The first operational cargo resupply mission to ISS, the fourth flight of Falcon 9, was launched in October 2012. But an engine suffered a loss of pressure at 76 seconds after liftoff, which caused an automatic shutdown of that engine, but the remaining eight first-stage engines continued to burn and the Dragon capsule reached orbit successfully and thus demonstrated the rocket's "engine out" capability in flight. Due to ISS visiting vehicle safety rules, at NASA's request, the secondary payload Orbcomm-2 was released into a lower-than-intended orbit. Despite this incident, Orbcomm said they gathered useful test data from the mission and later in 2014, launched more satellites via SpaceX. The mission continued to rendezvous and berth the Dragon capsule with the ISS where the ISS crew unloaded its payload and reloaded the spacecraft with cargo for return to Earth.

Following unsuccessful attempts at recovering the first stage with parachutes, SpaceX upgraded to a much larger first stage booster and with greater thrust, termed Falcon 9 v1.1, and performed a demonstration flight of this version in September 2013. After the second stage separation and delivering CASSIOPE, a very small payload relative to the rocket's capability, SpaceX conducted a novel high-altitude, high-velocity flight test wherein the booster attempted to reenter the lower atmosphere in a controlled manner and decelerate to a simulated over-water landing.

Loss of CRS-7 mission 

In June 2015, Falcon 9 Flight 19 carried a Dragon capsule on the seventh Commercial Resupply Services mission to the ISS. The second stage disintegrated due to an internal helium tank failure while the first stage was still burning normally. This was the first (and only as of February 2023,) primary mission loss for any Falcon 9 rocket. In addition to ISS consumables and experiments, this mission carried the first International Docking Adapter (IDA-1), whose loss delayed preparedness of the station's US Orbital Segment (USOS) for future crewed missions.

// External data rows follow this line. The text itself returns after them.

$ cat src/rtl/mul64_seq.sv
// rtl/mul64_seq.sv - sequential shift-and-add 64x64 unsigned multiplier (low 64 bits, zero/overflow flags)

module add64 (
  input  logic [63:0] a_i,
  input  logic [63:0] b_i,
  output logic [63:0] sum_o,
  output logic        cout_o,
  output logic        ovf_o,
  output logic        zero_o
);
  logic carry;
  logic carry_msb;

  always_comb begin
    sum_o     = '0;
    carry     = 1'b0;
    carry_msb = 1'b0;
    for (int i = 0; i < 64; i++) begin
      if (i == 63) carry_msb = carry;
      sum_o[i] = a_i[i] ^ b_i[i] ^ carry;
      carry    = (a_i[i] & b_i[i]) | (carry & (a_i[i] ^ b_i[i]));
    end
    cout_o = carry;
    ovf_o  = carry ^ carry_msb;
    zero_o = (sum_o == 64'd0);
  end
endmodule

module mul64_seq #(
  parameter int unsigned EARLY_EXIT = 1
) (
  input  logic        clk,
  input  logic        rst,
  input  logic        start,
  input  logic [63:0] in1,
  input  logic [63:0] in2,
  output logic [63:0] out,
  output logic        busy,
  output logic        done,
  output logic        z_mul_flag,
  output logic        o_mul_flag
);
  typedef enum logic [1:0] {IDLE, RUN, DONE} state_t;

  state_t      state_q;
  logic [63:0] acc_q, mcand_q, mplier_q, out_q;
  logic [5:0]  cnt_q;
  logic        lost_q, ovf_q, busy_q, done_q, z_q, o_q;

  logic [63:0] acc_d, mcand_d, mplier_d;
  logic [5:0]  cnt_d;
  logic        lost_d, ovf_d, last_d;

  logic [63:0] add_sum;
  logic        add_cout;
  logic        unused_add_ovf, unused_add_zero;

  add64 u_add (
    .a_i    (acc_q),
    .b_i    (mcand_q),
    .sum_o  (add_sum),
    .cout_o (add_cout),
    .ovf_o  (unused_add_ovf),
    .zero_o (unused_add_zero)
  );

  // Overflow needs both a carry/lost bit and an actual addition in this step.
  always_comb begin
    acc_d    = mplier_q[0] ? add_sum : acc_q;
    ovf_d    = ovf_q | (mplier_q[0] & (add_cout | lost_q));
    mcand_d  = {mcand_q[62:0], 1'b0};
    lost_d   = lost_q | mcand_q[63];
    mplier_d = {1'b0, mplier_q[63:1]};
    cnt_d    = cnt_q + 6'd1;
    last_d   = (cnt_q == 6'd63) || ((EARLY_EXIT != 0) && (mplier_d == 64'd0));
  end

  always_ff @(posedge clk) begin
    if (rst) begin
      state_q  <= IDLE;
      acc_q    <= '0;
      mcand_q  <= '0;
      mplier_q <= '0;
      cnt_q    <= '0;
      lost_q   <= 1'b0;
      ovf_q    <= 1'b0;
      out_q    <= '0;
      busy_q   <= 1'b0;
      done_q   <= 1'b0;
      z_q      <= 1'b0;
      o_q      <= 1'b0;
    end else begin
      case (state_q)
        IDLE: begin
          if (start) begin
            acc_q    <= '0;
            mcand_q  <= in1;
            mplier_q <= in2;
            cnt_q    <= '0;
            lost_q   <= 1'b0;
            ovf_q    <= 1'b0;
            busy_q   <= 1'b1;
            state_q  <= RUN;
          end
        end
        RUN: begin
          acc_q    <= acc_d;
          ovf_q    <= ovf_d;
          mcand_q  <= mcand_d;
          lost_q   <= lost_d;
          mplier_q <= mplier_d;
          cnt_q    <= cnt_d;
          if (last_d) begin
            out_q   <= acc_d;
            z_q     <= (acc_d == 64'd0);
            o_q     <= ovf_d;
            done_q  <= 1'b1;
            state_q <= DONE;
          end
        end
        DONE: begin
          done_q  <= 1'b0;
          busy_q  <= 1'b0;
          state_q <= IDLE;
        end
        default: state_q <= IDLE;
      endcase
    end
  end

  assign out        = out_q;
  assign busy       = busy_q;
  assign done       = done_q;
  assign z_mul_flag = z_q;
  assign o_mul_flag = o_q;
endmodule

$ cat config.mk
export PLATFORM = sky130hd
export DESIGN_NAME = mul64_seq
export DESIGN_NICKNAME = d
export VERILOG_FILES = /design/src/rtl/mul64_seq.sv
export SDC_FILE = /design/constraint.sdc
export NUM_CORES = 1
export LEC_CHECK = 0
export BUFFER_PORTS_ARGS = -buffer_cell sky130_fd_sc_hd__buf_4
export CORE_ASPECT_RATIO = 0.8
export CORE_MARGIN = 1
export CORE_UTILIZATION = 40
export DETAILED_ROUTE_END_ITERATION = 16
export SLEW_MARGIN = 20
export SYNTH_ARGS = -nofsm -noshare
export SYNTH_HDL_FRONTEND = slang
export SYNTH_SLANG_ARGS = --single-unit
$ cat constraint.sdc
create_clock -name clk -period 32.5 [get_ports clk]
set_input_delay 1.625 -clock clk [delete_from_list [all_inputs] [get_ports clk]]
set_output_delay 1.625 -clock clk [all_outputs]
set_load 0.02 [all_outputs]
==> impl_metrics.ini <==
[final_layout]
diodes = 0
drive_gt1_frac = 0.2044
syn2layout_area_growth_pct = 21.18
final_core_util = 0.4968
fin_nets = 1806

[pwr]
p_int_uw = 608.9
leakage_uw = 0.006789
clock_power_share = 0.428
fin_total_pwr_uw = 833.9
combPwrFrac = 0.131
netSwitchingPower_uw = 225.0
power_density_mw_per_mm2 = 52.92
p_sw_frac = 0.2698
ir_drop_mv = 0.03670
seq_power_share = 0.441

[worst_hold_path]
hold_depth = 2
min-delay-start = done$_SDFFE_PP0P_
whs_endpoint = done$_SDFFE_PP0P_
worstHoldPathType = flip-flop to flip-flop

[clocking]
cts_root_buf = clkbuf_16
clk_latency_ns = 0.57
cts_setup_buffers = 0
cts_inserted_buffers = 30
hold_buffers = 0
clock_sinks = 270
clk_path_buf_depth = 3
cts_resized = 0
cts_tree = done
path_clk_slew_ns = 0.06
htree_levels = 1

[placed_design]
dp_hpwl_mm = 25.18
place.port_buffers = 198
dp_slack_ns = 6.794
gp_congestion = 0.8651

[critical_path]
crit_required_ns = 32.99
crit_slowest_cell = fa_1
crit_type = flip-flop to flip-flop
regToRegSetupSlack_ns = 6.63
crit_path_max_fanout = 4
critPathCaptureType = flip-flop
worstSetupStartpointType = flip-flop
reg2reg_depth = 75
r2r-end = z_mul_flag$_SDFFE_PP0P_
crit_top_cell = fa_1
reg2reg_from = acc_q[0]$_SDFFE_PP0P_
cp.arrival_ns = 26.36
cp_slowest_stage_delay_ns = 0.51

[sta]
fin_hold_ws_ns = 0.4752
setup_slack_ns = 6.630
timing.fmax_ghz = 0.03865
maxSlewViolCount = 0
worstMarginPinSlew_ns = 1.066
hold_viol = 0
rsz0062_at_grt = false
setup-violations-final = 0
slew_headroom = 0.2891
fin_setup_tns_ns = 0
min_period_over_period = 0.7960
fin_crit_ns = 25.87
skew_ns = 0.01597

[synthesis]
synthCells = 1481
synth_most_common_cell = nor2_1
ys.flop_type = dfxtp_1
synth_edf_count = 0
syn_nets = 1677
yosysSeqAreaShare = 0.4157
synthesis.area_mm2 = 0.01300
ys_ff_latch = 270
synth_cell_types = 40
async_flop_share = 0
synth.top_cells.by_count = nor2_1, dfxtp_1, nor4_1
yosysTopAreaCell = dfxtp_1
avgSynthCellArea_um2 = 8.780
yosysWarnings = 0
synth_top_area_frac = 0.4157
synth_area_leaders = dfxtp_1, nor2_1, fa_1

[detailed_routing]
drtIter0Drc = 1006
wl_mm = 36.36
drtPass1Iterations = 5
wl_per_cell_um = 17.70
viasPerCell = 5.311
num_vias = 10910
antenna_left = 0
drc = 0

[floorplanning]
die_area_mm2 = 0.03324
die_h_um = 163.3
core_mm2 = 0.03171
std_cell_rows = 58
boundaryPins = 199
start_util = 0.4100
die_x_um = 203.6

[outcome]
outcome = completed

[grt]
grt_use_total = 0.2189
first_global_vias = 10380
grt_start_max_net_pins = 146
grt_pass1_wl_mm = 57.88
overflow = 0
antenna_found_initial = 0

[flow_run]
timing.max_cap.violations = 0
worst max-delay path by stage:
stage / start / endpoint / slack (ns) / depth (start not counted)
floorplan: acc_q[0]$_SDFFE_PP0P_ / z_mul_flag$_SDFFE_PP0P_ / 7.90 / 75
global placement: acc_q[0]$_SDFFE_PP0P_ / z_mul_flag$_SDFFE_PP0P_ / 7.05 / 75
detailed placement: acc_q[0]$_SDFFE_PP0P_ / z_mul_flag$_SDFFE_PP0P_ / 6.79 / 75
CTS: acc_q[0]$_SDFFE_PP0P_ / z_mul_flag$_SDFFE_PP0P_ / 6.68 / 75
global route: acc_q[0]$_SDFFE_PP0P_ / z_mul_flag$_SDFFE_PP0P_ / 5.76 / 75
finish: acc_q[0]$_SDFFE_PP0P_ / z_mul_flag$_SDFFE_PP0P_ / 6.63 / 75
state kept, by name, indices dropped and copies added (netlist names), 2 cells and up:
register	cells
mcand_q	64
state_q	2
acc_q	64
cnt_q	6
out	64
mplier_q	64
layer usage:
metal  vias to the layer above  global-route usage  wire length, µm
li1                       5363                   -                -
met1                      5215              0.3413            18520
met2                       277              0.3076            15090
met3                        54             0.03751             1962
met4                         0             0.05195              784
met5                         -                   0                0
cell usage in the layout (no fill, tap or decap), types with 12 or more instances in the layout:
master       n
buf_4      208
inv_1       16
a21oi_1     39
nor2b_1     64
mux2_2      49
a22oi_1     91
fa_1        63
nor4_1     139
mux2_4      13
dfxtp_1    269
mux2i_1     64
nand2_1     32
nor2_1     464
clkbuf_16   31
nor3_1      12
through the flow:
stage	cells	area, µm²
2_1_floorplan	1481	13000
3_3_place_gp	1998	14700
3_5_place_dp	1998	14710
4_1_cts	2054	15760
5_1_grt	2054	15760
6_report	2054	15760
logic make-up after synthesis:
family / share of synthesized area
multiplexers: 0.1067
adder cells (fa/ha/maj): 0.09892
flip-flops: 0.4157
AO/OA/AOI/OAI: 0.07746
buffers and inverters: 0.03955
AND/OR/NAND/NOR: 0.2616
power by group through the flow:
stage	Combinational (µW)	Sequential (µW)	Clock, µW
global route	121	371	378
finish	109	368	357
global placement	108	375	0
floorplan	75.0	367	0
CTS	109	368	363
detailed placement	109	375	0
cell type report:
cell class / count / area [µm²]
Fill cell: 3005 / 15960
Clock inverter: 13 / 147.6
Tap cell: 420 / 525.5
Timing Repair Buffer: 209 / 1577
Sequential cell: 270 / 5409
Multi-Input combinational cell: 1083 / 7137
Clock buffer: 43 / 900.9
Inverter: 16 / 60.06
critical path: cells and delay by family (launching register included):
| family | cells | cell delay, ns |
|---|---|---|
| fa+ha+maj | 64 | 24.26 |
| simple gates | 3 | 0.66 |
| buf+inv | 6 | 0.36 |
| flops | 1 | 0.33 |
| compound gates | 2 | 0.20 |
No activity file was read; power rests on OpenSTA's default activity.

Performance was nominal until T+140 seconds into launch when a cloud of white vapor appeared, followed by rapid loss of second-stage LOX tank pressure. The booster continued on its trajectory until complete vehicle breakup at T+150 seconds. The Dragon capsule was ejected from the disintegrating rocket and continued transmitting data until impact with the ocean. SpaceX officials stated that the capsule could have been recovered if the parachutes had deployed; however, the Dragon software did not include any provisions for parachute deployment in this situation. Subsequent investigations traced the cause of the accident to the failure of a strut that secured a helium bottle inside the second-stage LOX tank. With the helium pressurization system integrity breached, excess helium quickly flooded the tank, eventually causing it to burst from overpressure. NASA's independent accident investigation into the loss of SpaceX CRS-7 found that the failure of the strut which led to the breakup of the Falcon-9 represented a design error. Specifically, that industrial grade stainless steel had been used in a critical load path under cryogenic conditions and flight conditions, without additional part screening, and without regard to manufacturer recommendations.

Full-thrust version and first booster landings 

After pausing launches for months, SpaceX launched on 22 December 2015, the highly anticipated return-to-flight mission after the loss of CRS-7. This launch inaugurated a new Falcon 9 Full Thrust version of its flagship rocket featuring increased performance, notably thanks to subcooling of the propellants. After launching a constellation of 11 Orbcomm-OG2 second-generation satellites, the first stage performed a controlled-descent and landing test for the eighth time, SpaceX attempted to land the booster on land for the first time. It managed to return the first stage successfully to the Landing Zone 1 at Cape Canaveral, marking the first successful recovery of a rocket first stage that launched a payload to orbit. After recovery, the first stage booster performed further ground tests and then was put on permanent display outside SpaceX's headquarters in Hawthorne, California.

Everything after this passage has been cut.